You still need requirements and a design. Otherwise how do you know what
tests you need to write?
> Thus, say you need to write a program that inputs a string and
> outputs the same string surrounded by parentheses (the requirement), the
> starting point might be this test case:
>
> - run the program
> - give it the word "hello" as input
> - check that the program prints out "(hello)"
>
> The right TDD thing would be to satisfy the test with this program:
>
> input()
> print("(hello)")
>
> That *ought* to be the first version of the program until further test
> cases are added that invalidate it.
That's certainly the more pedantic approach of TDD proponents. But frankly I
expect that outside of TDD tutorials, nobody *really* starts off that small
in practice. I know I don't.
I would start with this function, and a separate test suite:
# === application.py ===
def bracket(s):
"""Return string s bracketed in parentheses.
>>> bracket("Hello")
'(Hello)'
"""
return "(%s)" % s
# === test_application.py ===
import application
import doctest
import unittest
def load_tests(loader, tests, ignore):
tests.addTests(doctest.DocTestSuite())
tests.addTests(doctest.DocTestSuite(application))
return tests
if __name__ == '__main__':
unittest.main()
Then call
python test_application.py
to run the tests. Or even skip the test suite and just call
python -m doctest application.py
And from there, I would build up extra doc tests and unit tests as needed.

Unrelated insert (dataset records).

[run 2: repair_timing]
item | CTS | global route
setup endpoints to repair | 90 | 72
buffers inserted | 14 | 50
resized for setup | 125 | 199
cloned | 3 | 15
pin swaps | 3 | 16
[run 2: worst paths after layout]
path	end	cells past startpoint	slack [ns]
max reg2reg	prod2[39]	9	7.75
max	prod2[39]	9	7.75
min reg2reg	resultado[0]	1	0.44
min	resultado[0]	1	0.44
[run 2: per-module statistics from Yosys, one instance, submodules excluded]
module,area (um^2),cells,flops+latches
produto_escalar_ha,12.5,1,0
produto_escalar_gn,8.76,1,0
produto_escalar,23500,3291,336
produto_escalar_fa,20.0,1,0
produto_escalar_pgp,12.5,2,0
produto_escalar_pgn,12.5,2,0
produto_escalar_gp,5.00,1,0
Background: an optimization exercise with open tools, aiming at small area. Do not read the settings as production practice.
Only simulation tests tie the RTL to the original design; equivalence was not proved.
Power figures rest on the tool's default switching activity, not on a simulated workload.

--- design.v ---
module timer(clk, rst, timedClk);
  input clk, rst;
  output reg timedClk;
  reg [31:0] counter;
  always_ff @(posedge clk) begin
    if (rst) begin
      counter <= 32'd0;
      timedClk <= 1'd0;
    end else begin
      counter++;
      if (counter == 32'd24999999) begin
        timedClk <= 1'd1;
        counter <= 32'd0;
      end else begin
        timedClk <= 1'd0;
      end
    end
  end
endmodule
module traffic_light(clk, rst, attention, preset, preset_add, force_red, preferential, leds, lgreen);
  input clk, rst;
  input attention, preferential;
  input preset, preset_add, force_red;
  output reg lgreen;
  reg lgreen_ff;
  output reg [0:2] leds;
  reg [0:2] leds_ff;
  reg [7:0] timer;
  reg [7:0] timer_ff;
  reg [3:0] last_state;
  reg [3:0] last_state_ff;
  reg [7:0] extra_time;
  reg [7:0] extra_time_ff;
  enum {STATE_INITIAL, STATE_GREEN, STATE_YELLOW, STATE_RED, ADD_TIMER, ATTENTION, PRESET, ADD_PRESET} CurrentState, NextState;
  always_ff @(posedge clk, posedge rst) begin
    if (rst == 1'b1) begin
		CurrentState <= STATE_INITIAL;
		timer_ff <= 8'd0;
		last_state_ff <= 4'd0;
		extra_time_ff <= 8'd0;
		leds_ff <= 3'd0;
		lgreen_ff <= 1'd0;
	 end else begin
		CurrentState <= NextState;
		timer_ff <= timer;
		extra_time_ff <= extra_time;
		last_state_ff <= last_state;
		leds_ff <= leds;
		lgreen_ff <= lgreen;
	 end
  end
  always_comb begin
    timer = timer_ff;
    last_state = last_state_ff;
    extra_time = extra_time_ff;
    leds = leds_ff;
	 lgreen = lgreen_ff;
    case (CurrentState)
      STATE_INITIAL: begin
        leds = 3'b000;
        last_state = 4'd0;
        if (preferential) begin
          extra_time = 7'd10;
        end else begin
          extra_time = 7'd0;
        end
      end
      PRESET: begin
			lgreen = 1'd0;
      end
      ADD_PRESET: begin
        extra_time = extra_time + 7'd10;
		  lgreen = 1'd1;
      end
      STATE_GREEN: begin
        leds = 3'b100;
        if (last_state != 4'd1) timer = 7'd0;
        last_state = 4'd1;
      end
      STATE_YELLOW: begin
        leds = 3'b010;
        if (last_state != 4'd2) timer = 7'd0;
        last_state = 4'd2;
      end
      STATE_RED: begin
        leds = 3'b001;
        if (last_state != 4'd3) timer = 7'd0;
        last_state = 4'd3;
      end
      ADD_TIMER: begin
        timer = timer + 7'd1;
      end
      ATTENTION: begin
        leds = 3'b000;
        if (last_state != 4'd4) timer = 7'd0;
        last_state = 4'd4;
      end
    endcase
  end
  always_comb begin
    NextState = CurrentState;
    case (CurrentState)
      STATE_INITIAL: begin
        if (!preset) NextState = STATE_GREEN;
        else NextState = PRESET;
      end
      PRESET: begin
        if (!preset) NextState = STATE_GREEN;
        else if (preset_add) NextState = ADD_PRESET;
      end
      ADD_PRESET: begin
        if (!preset_add) NextState = PRESET;
      end
      STATE_GREEN: begin
        if (force_red) NextState = STATE_RED;
        else if (attention) NextState = ATTENTION;
        else if (timer == (7'd30 + extra_time) && last_state == 4'd1) NextState = STATE_YELLOW;
        else NextState = ADD_TIMER;
      end
      STATE_YELLOW: begin
        if (force_red) NextState = STATE_RED;
        else if (attention && timer == 1) NextState = ATTENTION;
        else if (timer == 7'd3 && last_state == 4'd2) NextState = STATE_RED;
        else NextState = ADD_TIMER;
      end
      STATE_RED: begin
        if (attention && !force_red) NextState = ATTENTION;
        else if (timer == 7'd2 && last_state == 4'd3 && !force_red) NextState = STATE_GREEN;
        else if (!force_red) NextState = ADD_TIMER;
      end
      ADD_TIMER: begin
        if (last_state == 4'd1) NextState = STATE_GREEN;
        else if (last_state == 4'd2) NextState = STATE_YELLOW;
        else if (last_state == 4'd3) NextState = STATE_RED;
        else if (last_state == 4'd4) NextState = ATTENTION;
      end
      ATTENTION: begin
        if (timer == 7'd1) NextState = STATE_YELLOW;
        else NextState = ADD_TIMER;
      end
    endcase
  end
endmodule
module top_level(clk, rst, attention, preset, preset_adds, force_reds, preferentials, ltfs, lgreen);
  input clk, rst;
  input attention;
  input preset;
  input [3:0] preset_adds, force_reds, preferentials;
  output [11:0] ltfs;
  output [3:0] lgreen;
  reg [7:0] timer;
  reg [7:0] timer_ff;
  reg [3:0] last_state;
  reg [3:0] last_state_ff;
  reg [0:3] resets;
  reg [0:3] resets_ff;
  reg timedClk;
  timer t(.*);
  traffic_light tl1(.clk(clk), .rst(resets[0]), .attention(attention), .preset(preset), .preset_add(preset_adds[0]), .force_red(force_reds[0]), .preferential(preferentials[0]), .leds(ltfs[2:0]), .lgreen(lgreen[0]));
  traffic_light tl2(.clk(clk), .rst(resets[1]), .attention(attention), .preset(preset), .preset_add(preset_adds[1]), .force_red(force_reds[1]), .preferential(preferentials[1]), .leds(ltfs[5:3]), .lgreen(lgreen[1]));
  traffic_light tl3(.clk(clk), .rst(resets[2]), .attention(attention), .preset(preset), .preset_add(preset_adds[2]), .force_red(force_reds[2]), .preferential(preferentials[2]), .leds(ltfs[8:6]), .lgreen(lgreen[2]));
  traffic_light tl4(.clk(clk), .rst(resets[3]), .attention(attention), .preset(preset), .preset_add(preset_adds[3]), .force_red(force_reds[3]), .preferential(preferentials[3]), .leds(ltfs[11:9]), .lgreen(lgreen[3]));
  enum {INITIAL, TRAFFIC_LIGHT_1, TRAFFIC_LIGHT_2, TRAFFIC_LIGHT_3, TRAFFIC_LIGHT_4, ADD_TIMER} CurrentState, NextState;
  always_ff @(posedge clk, posedge rst) begin
    if (rst == 1'b1) begin
		CurrentState <= INITIAL;
		timer_ff <= 8'd0;
		resets_ff <= 4'd0;
		last_state_ff <= 4'd0;
	 end else begin
		CurrentState <= NextState;
		timer_ff <= timer;
		resets_ff <= resets;
		last_state_ff <= last_state;
	end
  end
  always_comb begin
    timer = timer_ff;
    resets = resets_ff;
    last_state = last_state_ff;
    case (CurrentState)
      INITIAL: begin
        timer = 8'd0;
        resets[0] = 1'b1;
        resets[1] = 1'b1;
        resets[2] = 1'b1;
        resets[3] = 1'b1;
      end
      TRAFFIC_LIGHT_1: begin
        if (last_state !== 4'd1) timer = 8'd0;
        last_state = 4'd1;
        resets[0] = 1'b0;
        resets[1] = 1'b1;
        resets[2] = 1'b1;
        resets[3] = 1'b1;
      end
      TRAFFIC_LIGHT_2: begin
        if (last_state !== 4'd2) timer = 8'd0;
        resets[0] = 1'b0;
        resets[1] = 1'b0;
        resets[2] = 1'b1;
        resets[3] = 1'b1;
        last_state = 4'd2;
      end
      TRAFFIC_LIGHT_3: begin
        if (last_state !== 4'd3) timer = 8'd0;
        resets[0] = 1'b0;
        resets[1] = 1'b0;
        resets[2] = 1'b0;
        resets[3] = 1'b1;
        last_state = 4'd3;
      end
      TRAFFIC_LIGHT_4: begin
        if (last_state !== 4'd4) timer = 8'd0;
        resets[0] = 1'b0;
        resets[1] = 1'b0;
        resets[2] = 1'b0;
        resets[3] = 1'b0;
        last_state = 4'd4;
      end
      ADD_TIMER: begin
        timer = timer + 8'd1;
      end
    endcase
  end
  always_comb begin
    NextState = CurrentState;
    case (CurrentState)
      INITIAL: NextState = TRAFFIC_LIGHT_1;
      TRAFFIC_LIGHT_1: begin
        if (timer == 8'd3) NextState = TRAFFIC_LIGHT_2;
        else NextState = ADD_TIMER;
      end
      TRAFFIC_LIGHT_2: begin
        if (timer == 8'd3) NextState = TRAFFIC_LIGHT_3;
        else NextState = ADD_TIMER;
      end
      TRAFFIC_LIGHT_3: begin
        if (timer == 8'd3) NextState = TRAFFIC_LIGHT_4;
        else NextState = ADD_TIMER;
      end
      TRAFFIC_LIGHT_4: begin
      end
      ADD_TIMER: begin
        if (last_state == 4'd1) NextState = TRAFFIC_LIGHT_1;
        else if (last_state == 4'd2) NextState = TRAFFIC_LIGHT_2;
        else if (last_state == 4'd3) NextState = TRAFFIC_LIGHT_3;
        else if (last_state == 4'd4) NextState = TRAFFIC_LIGHT_4;
      end
    endcase
  end
endmodule
--- run.sh ---
#!/bin/bash
# synth_recipe.tcl (not shown) runs the flow's synth.tcl, then flattens the netlist and writes it again
# the make line also repeats each setting of config.mk as NAME=value (left out here)
make -C /OpenROAD-flow-scripts/flow DESIGN_CONFIG=/design/flow/config.mk WORK_HOME=/design/flow/orfs CLKGATE_MAP_FILE= SYNTH_SCRIPT=/design/flow/synth_recipe.tcl finish
--- config.mk ---
export PLATFORM = sky130hd
export DESIGN_NAME = top_level
export DESIGN_NICKNAME = top_level
export VERILOG_FILES = /design/flow/design.v
export SDC_FILE = /design/flow/constraint.sdc
export NUM_CORES = 4
export LEC_CHECK = 0
export CAP_MARGIN = 20
export CORE_MARGIN = 2
export CORE_UTILIZATION = 40
export SLEW_MARGIN = 20
--- constraint.sdc ---
create_clock -name core_clock -period 20.0 [get_ports {clk}]
set_input_delay 4.0000 -clock core_clock [delete_from_list [all_inputs] [get_ports {clk}]]
set_output_delay 4.0000 -clock core_clock [all_outputs]
set_load 0.01 [all_outputs]
==> flow_metrics.py <==
metrics = {
    "pwr": {
        "swShare_pct": 44.4,
        "power_frac_seq_pct": 27.0,
        "clockPowerShare_pct": 20.0,
        "switching_power_uw": 709,
        "p_per_area_mw_per_mm2": 157,
        "p_leak_nw": 4.42,
        "ir_worst_vdd_uv": 86.5,
        "p_int_uw": 887,
        "combPwrFrac_pct": 53.0,
    },
    "placement": {
        "pre_cts_ws_ns": 12.78,
        "gp_congestion": 0.867,
        "placed_area_mm2": 0.00949,
        "post-dp-hpwl_um": 15600,
        "io_buffers": 31,
    },
    "floorplan": {
        "core_area_mm2": 0.0220,
        "die_x_um": 154,
        "dieArea_mm2": 0.0237,
        "die_y_um": 154,
        "start_util_pct": 41.0,
        "rows": 54,
        "ioPinCount": 32,
    },
    "route": {
        "drc": 0,
        "num_vias": 8130,
        "postRouteAntennaNets": 0,
        "viasPerCell": 5.90,
        "first_pass_iters": 6,
        "drt-wirelength-per-cell_um": 16.1,
        "wl_um": 22100,
        "drt-initial-drc-count": 547,
    },
    "timing": {
        "worst_slack_ns": 13.21,
        "slew_viol_final": 0,
        "max_clock_freq_mhz": 147,
        "fin_crit_ns": 6.79,
        "finalSetupTns_ns": 0,
        "rsz0062_at_grt": "false",
        "fin_worst_skew_ns": 0.0108,
        "slew_headroom_pct": 29.3,
        "setup-violations-final": 0,
        "min_period_over_period_pct": 33.9,
        "finalHoldViolations": 0,
        "worstMarginPinSlew_ns": 1.05,
    },
    "clock_tree": {
        "cts.repair.resized": 0,
        "cts_made_buffers": 17,
        "cts_tree": "done",
        "clkSinkCount": 127,
        "post_cts_buffers": 0,
        "clk_path_buf_depth": 2,
        "h-tree-depth": 4,
        "clk_transition_reported_paths_ns": 0.06,
        "cts_hold_buffers": 0,
        "clk_latency_ns": 0.42,
        "cts_root_buf": "clkbuf_16",
    },
    "synth": {
        "synthTopCellsByArea": "dfrtp_1 (35%), nand2_1 (4.1%), nor2_1 (3.8%)",
        "synth-edff-count": 0,
        "synth_top_area_share_pct": 35.3,
        "synthArstFlopShare_pct": 100,
        "synth_top_cell_by_area": "dfrtp_1",
        "netlist_instances": 1081,
        "synth_cell_types": 94,
        "ys_ff_latch": 127,
        "avgSynthCellArea_um2": 8.32,
        "ys.flop_type": "dfrtp_1",
        "syn_nets": 1110,
        "ys_seq_area_share_pct": 35.3,
        "ys_warn_count": 3,
        "yosysMostFrequentCell": "dfrtp_1",
        "syn-cell-area_mm2": 0.00900,
        "yosys-top-cells-count": "dfrtp_1 (127), nand2_1 (98), nor2_1 (90)",
    },
    "cells_and_area": {
        "fin_util_pct": 46.4,
        "design_area_mm2": 0.0102,
        "nNetsFinal": 1113,
        "syn_to_final_growth_pct": 13.2,
        "fill_cells": 2084,
        "drive_gt1_share_pct": 7.38,
        "diodes": 0,
    },
    "worst_setup_path": {
        "path_class": "in -> reg",
        "worstPathRequired_ns": 20.31,
        "reg2reg_from": "tl3.CurrentState[2]",
        "critPathLaunch": "preferentials[2]",
        "reg2reg_to": "tl3.CurrentState[2]",
        "cp.arrival_ns": 7.09,
        "cp_max_fo": 3,
        "end_kind": "flip-flop",
        "reg2regPathDepth": 9,
        "ff2ff_setup_slack_ns": 15.96,
        "startpoint_type": "input pin",
        "cp-endpoint": "tl3.CurrentState[2]",
    },
    "run": {
        "drv_cap": 0,
    },
    "global_route": {
        "grt_pass1_vias": 7396,
        "gr-max-usage-layer": "met2",
        "grt_usage_pct": 18.9,
        "grtUsageMet3_pct": 2.87,
        "overflow": 0,
        "antenna_found_initial": 0,
        "met2_usage_pct": 30.0,
        "grt_use_met1_pct": 27.0,
        "grt_pass1_wl_um": 37100,
        "grt_max_degree": 36,
    },
    "min_path": {
        "hold_path.class": "reg -> async",
    },
    "outcome": {
        "outcome": "complete, no violations",
    },
}
-- layout by cell type (no fill, tap or decap), types with 18 or more instances in the layout --
cell / synthesis / final
a21oi_1: 65 / 64
and2_1: 18 / 18
clkdlybuf4s50_1: 0 / 31
dfrtp_1: 127 / 127
inv_1: 53 / 53
nand2_1: 98 / 98
nand3_1: 56 / 56
nor2_1: 90 / 90
nor2b_1: 20 / 20
nor3_1: 32 / 32
o211ai_1: 20 / 20
o21ai_0: 62 / 62
xnor2_1: 30 / 30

The point is, I don't believe that there is any *necessity* to write
deliberately failing tests for *trivial* functions that are only one or two
lines. You can practically see that the function is correct without even a
test. Deliberately making it fail has only one advantage:
* Getting you used to failing tests and learning that they aren't in and of
themselves a bad thing or something to be ashamed of;
* Instilling the discipline to actually write tests.
Er, that's two advantages.
But really, in practice, how many trivial one liner functions do you end up
writing, as a percentage of your entire application? Unless the app is
pretty simple, chances are that percentage is very small.